¿Cómo acabar con caracoles y babosas en el huerto?
Los caracoles y babosas se combaten mejor con una combinación de métodos que sin usar productos químicos. El truco de la cerveza funciona bien: coloca recipientes enterrados a ras de tierra llenos de cerveza en las zonas más afectadas, que actúa como cebo y los atrapa en el interior.
Durante el día, estas plagas buscan refugio en sitios frescos y húmedos. Aprovecha esto colocando tablitas de madera, cáscaras de pomelo o tejas sobre el suelo: bajo ellas se esconderán, y podrás retirarlas fácilmente a primera hora de la mañana para eliminarlas. También funciona esparcir ceniza alrededor de las plantas, ya que crea una barrera que las babosas y caracoles no quieren cruzar.
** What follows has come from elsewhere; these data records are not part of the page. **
`src/rtl/load_store_unit.sv`:
```
// Memory-stage sequencer: checks alignment, issues one dmem request per op and waits for the response.
// Latency: store 2 cycles, load 3+ cycles, fault 1 cycle; stalls the pipeline via o_busy and waits on gnt/rvalid.
module load_store_unit #(
    parameter int TIMEOUT = 255
) (
    input  logic        i_clk,
    input  logic        i_rst_n,
    input  logic        i_valid,
    input  logic        i_ren,
    input  logic        i_wen,
    input  logic [2:0]  i_funct3,
    input  logic [31:0] i_addr,
    input  logic [31:0] i_wdata,
    output logic        o_busy,
    output logic        o_done,
    output logic [31:0] o_rdata,
    output logic [2:0]  o_funct3,
    output logic [1:0]  o_byte_offset,
    output logic        o_misaligned,
    output logic        o_bus_err,
    output logic        o_dmem_req,
    input  logic        i_dmem_gnt,
    output logic [31:0] o_dmem_addr,
    output logic        o_dmem_wen,
    output logic [3:0]  o_dmem_mask,
    output logic [31:0] o_dmem_wdata,
    input  logic        i_dmem_rvalid,
    input  logic [31:0] i_dmem_rdata
);

    localparam int CW = (TIMEOUT > 1) ? $clog2(TIMEOUT + 1) : 1;
    localparam logic [CW-1:0] TMO_LAST = CW'((TIMEOUT > 0) ? TIMEOUT - 1 : 0);

    typedef enum logic [1:0] {IDLE, REQ, WAIT, DONE} state_t;

    state_t        state;
    logic [CW-1:0] tmo_cnt;
    logic          accept;
    logic          fault;
    logic          tmo_hit;
    logic [3:0]    st_mask;
    logic [31:0]   st_wdata;

    assign accept  = i_valid & (i_ren | i_wen);
    assign tmo_hit = (TIMEOUT > 0) && (tmo_cnt == TMO_LAST);

    // Gated by reset so the stall releases the moment reset asserts, even with i_valid held high.
    assign o_busy = i_rst_n & (((state == IDLE) & accept) | (state == REQ) | (state == WAIT));

    always_comb begin
        fault = 1'b0;
        if ((i_funct3[1:0] == 2'b01) && i_addr[0])
            fault = 1'b1;
        if ((i_funct3 == 3'b010) && (i_addr[1:0] != 2'b00))
            fault = 1'b1;
        if (i_wen) begin
            if (!(i_funct3 inside {3'b000, 3'b001, 3'b010}))
                fault = 1'b1;
        end else if (i_funct3 inside {3'b011, 3'b110, 3'b111}) begin
            fault = 1'b1;
        end
    end

    always_comb begin
        st_mask  = 4'b1111;
        st_wdata = i_wdata;
        case (i_funct3[1:0])
            2'b00: begin
                st_mask  = 4'b0001 << i_addr[1:0];
                st_wdata = {4{i_wdata[7:0]}};
            end
            2'b01: begin
                st_mask  = 4'b0011 << i_addr[1:0];
                st_wdata = {2{i_wdata[15:0]}};
            end
            default: begin
                st_mask  = 4'b1111;
                st_wdata = i_wdata;
            end
        endcase
    end

    always_ff @(posedge i_clk or negedge i_rst_n) begin
        if (!i_rst_n) begin
            state         <= IDLE;
            tmo_cnt       <= '0;
            o_done        <= 1'b0;
            o_rdata       <= '0;
            o_funct3      <= '0;
            o_byte_offset <= '0;
            o_misaligned  <= 1'b0;
            o_bus_err     <= 1'b0;
            o_dmem_req    <= 1'b0;
            o_dmem_addr   <= '0;
            o_dmem_wen    <= 1'b0;
            o_dmem_mask   <= '0;
            o_dmem_wdata  <= '0;
        end else begin
            case (state)
                IDLE: begin
                    if (accept) begin
                        tmo_cnt       <= '0;
                        o_funct3      <= i_funct3;
                        o_byte_offset <= i_addr[1:0];
                        o_dmem_addr   <= {i_addr[31:2], 2'b00};
                        o_dmem_wen    <= i_wen;
                        o_dmem_mask   <= i_wen ? st_mask : 4'b1111;
                        o_dmem_wdata  <= st_wdata;
                        if (fault) begin
                            state        <= DONE;
                            o_done       <= 1'b1;
                            o_misaligned <= 1'b1;
                        end else begin
                            state      <= REQ;
                            o_dmem_req <= 1'b1;
                        end
                    end
                end
                REQ: begin
                    tmo_cnt <= tmo_cnt + CW'(1);
                    if (i_dmem_gnt) begin
                        o_dmem_req <= 1'b0;
                        if (o_dmem_wen) begin
                            state  <= DONE;
                            o_done <= 1'b1;
                        end else begin
                            state <= WAIT;
                        end
                    end else if (tmo_hit) begin
                        o_dmem_req <= 1'b0;
                        state      <= DONE;
                        o_done     <= 1'b1;
                        o_bus_err  <= 1'b1;
                    end
                end
                WAIT: begin
                    tmo_cnt <= tmo_cnt + CW'(1);
                    if (i_dmem_rvalid) begin
                        o_rdata <= i_dmem_rdata;
                        state   <= DONE;
                        o_done  <= 1'b1;
                    end else if (tmo_hit) begin
                        state     <= DONE;
                        o_done    <= 1'b1;
                        o_bus_err <= 1'b1;
                    end
                end
                default: begin
                    // DONE: the pipeline advances past this op now, so i_valid is not sampled.
                    state        <= IDLE;
                    o_done       <= 1'b0;
                    o_misaligned <= 1'b0;
                    o_bus_err    <= 1'b0;
                end
            endcase
        end
    end

endmodule

```
`config.mk`:
```
export PLATFORM = sky130hd
export DESIGN_NAME = load_store_unit
export DESIGN_NICKNAME = d
export VERILOG_FILES = /design/src/rtl/load_store_unit.sv
export SDC_FILE = /design/constraint.sdc
export NUM_CORES = 1
export LEC_CHECK = 0
export ABC_AREA = 1
export BUFFER_PORTS_ARGS = -buffer_cell sky130_fd_sc_hd__buf_2
export CORE_MARGIN = 2
export CORE_UTILIZATION = 30
export CTS_CLUSTER_SIZE = 20
export DETAILED_ROUTE_END_ITERATION = 16
export GPL_TIMING_DRIVEN = 0
export HOLD_SLACK_MARGIN = 0.12
export SKIP_LAST_GASP = 1
export SYNTH_ARGS = -nofsm -noshare
export SYNTH_HDL_FRONTEND = slang
export SYNTH_SLANG_ARGS = --single-unit
```
`constraint.sdc`:
```
create_clock -name i_clk -period 2 [get_ports i_clk]
set_clock_uncertainty 0.05 [all_clocks]
set_input_delay 0.1 -clock i_clk [delete_from_list [all_inputs] [get_ports i_clk]]
set_output_delay 0.1 -clock i_clk [all_outputs]
set_load 0.02 [all_outputs]
```
==> results of run 1 <==
## layout by cell type (no fill, tap or decap), drive strengths merged, types with 2 or more instances in the layout
| cell | n |
|---|---|
| o21bai | 2 |
| o21ai | 46 |
| clkinv | 4 |
| nor2 | 10 |
| nand4 | 6 |
| a2bb2oi | 3 |
| nand2 | 302 |
| clkinvlp | 3 |
| dfrtp | 118 |
| a21oi | 33 |
| dlygate4sd3 | 110 |
| nand3 | 26 |
| ha | 7 |
| clkbuf | 32 |
| conb | 2 |
| inv | 41 |
| bufinv | 5 |
| buf | 230 |
| a31oi | 2 |
## per-stage QoR
| stage | cell area [µm²] | hold slack [ns] | total power (W) | TNS (ns) |
|---|---|---|---|---|
| 2_1_floorplan | 5150 | -0.246 | 0.00713 | 0 |
| 3_3_place_gp | 6490 | 0.245 | 0.00892 | -99.86 |
| 3_5_place_dp | 6530 | 0.0497 | 0.00900 | -0.0818 |
| 4_1_cts | 8330 | 0.125 | 0.0127 | 0 |
| 5_1_grt | 8330 | 0.145 | 0.0135 | 0 |
| 6_report | 8330 | 0.134 | 0.0126 | 0 |
## registers in the layout, summed over array words and instances (netlist names)
signal / flops
o_dmem_wdata: 32
o_rdata: 32
o_dmem_addr: 30
tmo_cnt: 8
o_dmem_mask: 4
o_funct3: 3
o_byte_offset: 2
state: 2
o_bus_err: 1
o_dmem_req: 1
o_dmem_wen: 1
o_done: 1
o_misaligned: 1
## worst max-delay path: cells and delay by family, from the launching register on
family | cells | cell delay (ns)
compound gates | 1 | 0.13
fa+ha+maj | 1 | 0.18
buf+inv | 3 | 0.47
flops | 1 | 0.44
simple gates | 1 | 0.09
## power by group through the flow
stage | clock (W) | combinational, W | sequential (W)
global placement | 0 | 0.00487 | 0.00406
floorplan | 0 | 0.00185 | 0.00527
CTS | 0.00344 | 0.00522 | 0.00405
detailed placement | 0 | 0.00495 | 0.00405
finish | 0.00336 | 0.00520 | 0.00405
global route | 0.00355 | 0.00578 | 0.00419
## path summary, 6_finish.rpt
kind,start,end,slack (ns),cells after the start
worst min register to register,o_dmem_req,o_dmem_req,0.42,2
max in group asynchronous,i_rst_n,o_misaligned,1.01,3
worst max-delay path,state[1],o_busy,0.14,6
worst min-delay path,i_valid,o_dmem_addr[31],0.13,5
worst max register to register,state[1],o_dmem_wdata[23],0.21,8
min in group asynchronous,i_rst_n,o_rdata[26],0.18,2
## area by class of cell
class / count / area (µm²)
multi-input cells: 442 / 1940
repair buffers: 326 / 2220
flip-flops and latches: 118 / 2950
well taps: 220 / 275
clock inverters: 13 / 201
plain buffers: 27 / 148
fillers: 1564 / 8310
inverters: 40 / 150
clock buffers: 19 / 453
## kinds of logic (layout without fill, tap and decap cells)
| kind of cell | Yosys count | after routing |
|---|---|---|
| AND/OR/NAND/NOR | 345 | 345 |
| buffers and inverters | 68 | 425 |
| other | 1 | 2 |
| flip-flops | 118 | 118 |
| AO/OA/AOI/OAI | 88 | 88 |
| adder cells (fa/ha/maj) | 7 | 7 |
## layer usage
| layer | vias to the layer above | global-route usage [%] | wire (µm) |
|---|---|---|---|
| met1 | 2451 | 23.7 | 7240 |
| met5 | - | 0 | 0 |
| met2 | 152 | 30.3 | 8010 |
| met3 | 32 | 4.99 | 835 |
| met4 | 0 | 7.49 | 449 |
| li1 | 2661 | - | - |
## timing repair
item	4_1_cts	5_1_grt
setup endpoints to repair	1	10
hold buffers	110	0
pin swaps	1	0
resized for setup	10	3
hold endpoints to repair	224	0
buffers inserted	1	0
gates cloned	0	0
==> results.md, run 1 <==
| Group | Metric | Value |
|---|---|---|
| sta | Final worst-path cycle share | 92.9% |
| setup path | Category of the worst setup path capture point | output pin |
| floorplanning | Die width | 135 µm |
| synth | Share of the synthesized area in the top cell type | 57.4% |
| synth | Cell types with the highest counts after synthesis | 301 x sky130_fd_sc_hd__nand2_1, 118 x sky130_fd_sc_hd__dfrtp_1, 46 x sky130_fd_sc_hd__o21ai_0, 37 x sky130_fd_sc_hd__inv_1, 33 x sky130_fd_sc_hd__a21oi_1 |
| synth | Share of the synthesized area in compound gates (AO/OA/AOI/OAI) | 9.03% |
| power and ir drop | Combinational Power Share | 41.2% |
| detailed routing | Post-DRT Antenna Nets | 0 |
| synth | Simple logic cell fraction of the synthesized area | 26.3% |
| placed design | DP Wirelength | 11400 µm |
| sta | Actual slew at the worst max-slew pin | 0.541 ns |
| synth | Post-Syn Area | 0.00514 mm² |
| setup path | CP peak stage delay | 0.44 ns |
| detailed routing | Post-detailed-routing wire length | 16500 µm |
| synth | Synthesized instance count | 627 |
| cts | TritonCTS Sinks | 118 |
| power and ir drop | Part of the total power dissipated in sequential elements | 32.1% |
| setup path | Worst setup path class | reg2out |
| layout | Antenna diode count | 0 |
| detailed routing | Initial DRT Pass Iterations | 6 |
| floorplanning | Ports | 217 |
| global route | GRT Total Usage | 18.7% |
| setup path | Critical Path, Cell by Cell | inv_2, ha_4, nand3_4, clkbuf_16, a31oi_1, buf_4 |
| synth | FFs w/ async S/R, synth | 100% |
| setup path | Arrival time at the worst endpoint | 1.71 ns |
| placed design | Worst Setup Slack post-DPL | -0.0818 ns |
| layout | Share of layout cells above drive strength 1 | 27.9% |
| power and ir drop | Net load switching power | 0.00505 W |
| synth | Primary flip-flop cell chosen by synthesis mapping | sky130_fd_sc_hd__dfrtp_1 |
| detailed routing | Drt wl/cell | 13.7 µm |
| floorplanning | Count of standard-cell rows | 47 |
| synth | Synthesis-stage register bit count | 118 |
| cts | CTS tree | done |
| setup path | Slowest cell on crit path | sky130_fd_sc_hd__dfrtp_1 |
| cts | H-tree depth | 4 |
| synth | Sequential area share after synthesis | 57.4% |
| floorplanning | Initial Util | 30.9% |
| global route | Pin count of the biggest net entering global routing | 65 |
| sta | Slack of the critical path | 0.141 ns |
| sta | Count of pins over their slew limit | 0 |
| layout | Non-Filler Instances | 1205 |
| power and ir drop | Maximum ir drop on the vdd rail | 0.773 mV |
| hold path | Worst hold path type | in2reg |
| power and ir drop | Clock network power share | 26.7% |
| power and ir drop | Total power density per cell area | 1510 mW/mm² |
| synth | Most repeated cell in the gate-level netlist after synthesis | sky130_fd_sc_hd__nand2_1 |
| cts | Root buf cell | sky130_fd_sc_hd__clkbuf_16 |
| placed design | Placer's final routability congestion estimate | 0.793 |
| sta | Setup repair after global routing missed its margin | false |
| synth | Synth cell types | 23 |
| global route | Vias in the first global route | 5374 |
| setup path | Data required time of the critical path | 1.85 ns |
| floorplanning | Overall die height | 135 µm |
| setup path | Critical-path maximum fanout | 10 |
| placed design | Placed Cells incl. Taps | 1063 |
| setup path | Startpoint kind of the worst setup timing path | register |
| floorplanning | CORE AREA | 0.0166 mm² |
| cts | Clock-pin slew of the registers on the worst-case setup and hold paths | 0.05 ns |
| power and ir drop | Leak pwr | 4.57 nW |
| detailed routing | 1st-iter DRT viols | 317 |
| layout | Layout area overhead | 62.1% |
| power and ir drop | Switching share of power | 40.0% |
| synth | Multiplexer area fraction after synthesis | 0% |
| layout | Layout Utilization | 50.1% |
| floorplanning | Total die area | 0.0182 mm² |
| global route | Remaining Overflow, GRT | 0 |
| cts | Buffers from clock root to sink, at most | 2 |
| placed design | # port buffers | 214 |
| sta | Endpoints failing setup | 0 |
| synth | Synth top area cells | sky130_fd_sc_hd__dfrtp_1 57%, sky130_fd_sc_hd__nand2_1 22%, sky130_fd_sc_hd__o21ai_0 4.5%, sky130_fd_sc_hd__a21oi_1 3.2%, sky130_fd_sc_hd__inv_1 2.7% |
| sta | Slew HR | 64.0% |
| synth | Number of flops mapped to enable cells by yosys | 0 |
| synth | XOR/XNOR share of the synthesized area | 0% |
| cts | Total CTS buffers | 17 |
| power and ir drop | Design internal power | 0.00757 W |
| detailed routing | Per-cell via count in the routed design | 4.40 |
| sta | Highest clock rate | 0.538 GHz |
| detailed routing | Final routed DRC violation total | 0 |
| synth | Syn_area_per_cell | 8.20 µm² |
| synth | Fraction of the mapped netlist area in adder cells | 1.70% |
| detailed routing | Number of vias in the routed layout | 5296 |
| synth | Yosys synthesis warning count | 0 |
| synth | Area leader, netlist | sky130_fd_sc_hd__dfrtp_1 |
| layout | Layout net count | 1085 |
| global route | First-pass GRT wire length | 26900 µm |
| cts | Clock latency reported for the late side of the worst-skew pair | 0.40 ns |
| global route | Number of antenna violations at the first check in global routing | 0 |
| run | Max-Cap Viols | 0 |
| synth | Combinational family with the most area after synthesis | simple AND/OR/NAND/NOR gates |
| sta | Final Hold Viols | 0 |
| run status | Status | finished, final reports clean |
| sta | Minimum clock period | 1.86 ns |
Note: power is estimated with default switching activity, not from simulation.
==> inputs of run 2 (changes only) <==
Settings changed: CTS_BUF_LIST set to sky130_fd_sc_hd__clkbuf_4 sky130_fd_sc_hd__clkbuf_8.
==> results.md, run 2 (synthesis results as in run 1) <==
| Group | Metric | Value | Change |
|---|---|---|---|
| layout | Final instance area | 0.00820 mm² | was 0.00833 mm² |
| sta | Final setup TNS | 0 ns | unchanged |
| sta | Slew HR | 63.9% | was 64.0% |
| hold path | Worst hold path type | in2async | was in2reg |
| setup path | Flop2flop setup slack | 0.09 ns | was 0.21 ns |
| cts | Root buf cell | sky130_fd_sc_hd__clkbuf_8 | was sky130_fd_sc_hd__clkbuf_16 |
| detailed routing | Per-cell via count in the routed design | 4.42 | was 4.40 |
| sta | Final Hold Viols | 0 | unchanged |
| placed design | Worst Setup Slack post-DPL | -0.0818 ns | unchanged |
| sta | Endpoints failing setup | 0 | unchanged |
| setup path | Arrival time at the worst endpoint | 2.17 ns | was 1.71 ns |
| floorplanning | Die width | 135 µm | unchanged |
| global route | Vias in the first global route | 5437 | was 5374 |
| layout | Commonest non-fill, non-tap cells in the layout | 300 x sky130_fd_sc_hd__nand2_1, 223 x sky130_fd_sc_hd__buf_2, 118 x sky130_fd_sc_hd__dfrtp_1 | unchanged |
| detailed routing | Post-detailed-routing wire length | 16600 µm | was 16500 µm |
| detailed routing | Post-DRT Antenna Nets | 0 | unchanged |
| floorplanning | Ports | 217 | unchanged |
| cts | TritonCTS Sinks | 118 | unchanged |
| global route | Pin count of the biggest net entering global routing | 65 | unchanged |
| sta | Setup repair after global routing missed its margin | false | unchanged |
| cts | Buffers from clock root to sink, at most | 2 | unchanged |
| setup path | Startpoint kind of the worst setup timing path | register | unchanged |
| global route | Remaining Overflow, GRT | 0 | unchanged |
| setup path | Critical Path, Cell by Cell | inv_2, ha_4, nand3_4, buf_4, inv_4, nand2_1, nand2_1, dlygate4sd3_1 | was inv_2, ha_4, nand3_4, clkbuf_16, a31oi_1, buf_4 |
| layout | Biggest registers after layout | o_dmem_wdata x32, o_rdata x32, o_dmem_addr x30 | unchanged |
| layout | Most common cell after layout, fill and taps aside | sky130_fd_sc_hd__nand2_1 | unchanged |
| setup path | Worst setup path class | reg2reg | was reg2out |
| cts | CTS tree | done | unchanged |
| layout | Non-Filler Instances | 1211 | was 1205 |
| layout | Layout Utilization | 49.2% | was 50.1% |
| floorplanning | Count of standard-cell rows | 47 | unchanged |
| setup path | R2r startpoint | state[1] | unchanged |
| layout | Share of layout cells above drive strength 1 | 27.9% | about the same |
| setup path | Slowest cell on crit path | sky130_fd_sc_hd__dlygate4sd3_1 | was sky130_fd_sc_hd__dfrtp_1 |
| detailed routing | Drt wl/cell | 13.7 µm | about the same |
| placed design | DP Wirelength | 11400 µm | unchanged |
| placed design | Placed Cells incl. Taps | 1063 | unchanged |
| power and ir drop | Total power density per cell area | 1440 mW/mm² | was 1510 mW/mm² |
| global route | First-pass GRT wire length | 27100 µm | was 26900 µm |
| floorplanning | CORE AREA | 0.0166 mm² | unchanged |
| global route | Number of antenna violations at the first check in global routing | 0 | unchanged |
| layout | Layout net count | 1090 | was 1085 |
| detailed routing | 1st-iter DRT viols | 292 | was 317 |
| floorplanning | Total die area | 0.0182 mm² | unchanged |
| sta | Final worst-path cycle share | 95.3% | was 92.9% |
| placed design | # port buffers | 214 | unchanged |
| detailed routing | Initial DRT Pass Iterations | 6 | unchanged |
| sta | Actual slew at the worst max-slew pin | 0.542 ns | was 0.541 ns |
| cts | Clock-pin slew of the registers on the worst-case setup and hold paths | 0.07 ns | was 0.05 ns |
| sta | Slack of the critical path | 0.0937 ns | was 0.141 ns |
| global route | GRT Total Usage | 18.8% | was 18.7% |
| power and ir drop | Maximum ir drop on the vdd rail | 0.683 mV | was 0.773 mV |
| placed design | Post-detailed-placement cell area | 0.00653 mm² | unchanged |
| setup path | Category of the worst setup path capture point | register | was output pin |
| cts | Clock latency reported for the late side of the worst-skew pair | 0.42 ns | was 0.40 ns |
| placed design | Placer's final routability congestion estimate | 0.793 | unchanged |
| floorplanning | Overall die height | 135 µm | unchanged |
| setup path | Critical-path maximum fanout | 10 | unchanged |
| sta | Highest clock rate | 0.525 GHz | was 0.538 GHz |
| setup path | Top delay family on crit path | buffers and inverters | unchanged |
| run status | Status | finished, final reports clean | unchanged |
| floorplanning | Initial Util | 30.9% | unchanged |
| setup path | Number of buffers and inverters on the critical path | 4 | was 3 |
| cts | H-tree depth | 4 | unchanged |
| layout | Layout area overhead | 59.4% | was 62.1% |
| sta | Count of pins over their slew limit | 0 | unchanged |
| sta | Minimum clock period | 1.91 ns | was 1.86 ns |
| power and ir drop | Leak pwr | 4.51 nW | was 4.57 nW |
| detailed routing | Number of vias in the routed layout | 5350 | was 5296 |
| run | Max-Cap Viols | 0 | unchanged |
| setup path | CP peak stage delay | 0.54 ns | was 0.44 ns |
| cts | Total CTS buffers | 17 | unchanged |
| detailed routing | Final routed DRC violation total | 0 | unchanged |
| setup path | R2R Path End | o_dmem_addr[31] | was o_dmem_wdata[23] |
| setup path | Most repeated library cell on the critical path | sky130_fd_sc_hd__nand2_1 |  |
| setup path | Data required time of the critical path | 2.26 ns | was 1.85 ns |
| setup path | Number of cells traversed by the worst register-to-register path | 8 | unchanged |
run 2: layout make-up:
type / instances / area, µm²
Antenna cell: 1 / 2.50
Fill cell: 1587 / 8450
Timing Repair Buffer: 331 / 2260
Buffer: 27 / 148
Clock buffer: 19 / 262
Inverter: 40 / 153
Clock inverter: 13 / 201
Multi-Input combinational cell: 442 / 1940
Tap cell: 220 / 275
Sequential cell: 118 / 2950
run 2: worst max path at each step:
stage,startpoint,slack [ns],cells past startpoint,to
after floorplan,state[0],0.27,5,o_busy
after global placement,i_rst_n,-0.89,4,o_busy
after detailed placement,state[0],-0.08,6,o_busy
after CTS,state[0],0.05,7,o_rdata[14]
after global routing,state[1],0.003,6,o_busy
final,state[1],0.09,8,o_dmem_addr[31]
run 2: metrics by stage:
stage / power (W) / hold WS (ns)
global placement: 0.00892 / 0.245
detailed placement: 0.00900 / 0.0497
finish: 0.0118 / 0.143
floorplan: 0.00713 / -0.246
global route: 0.0127 / 0.185
CTS: 0.0119 / 0.132
run 2: where the power goes:
group	internal, W	total (W)	switching (W)
registers	0.00346	0.00405	0.000590
clock network	0.00154	0.00253	0.000990
logic	0.00186	0.00524	0.00338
Si prefieres métodos biológicos más pasivos, atrae a sus depredadores naturales: patos, gallinas, sapos, erizos y algunas aves silvestres como mirlos y tordos devoran caracoles y babosas sin compasión. Un hábitat adecuado para estos animales en tu huerto puede reducir mucho el problema a largo plazo. Por supuesto, también puedes recolectarlas manualmente al atardecer tras riego o lluvia, que es cuando están más activas.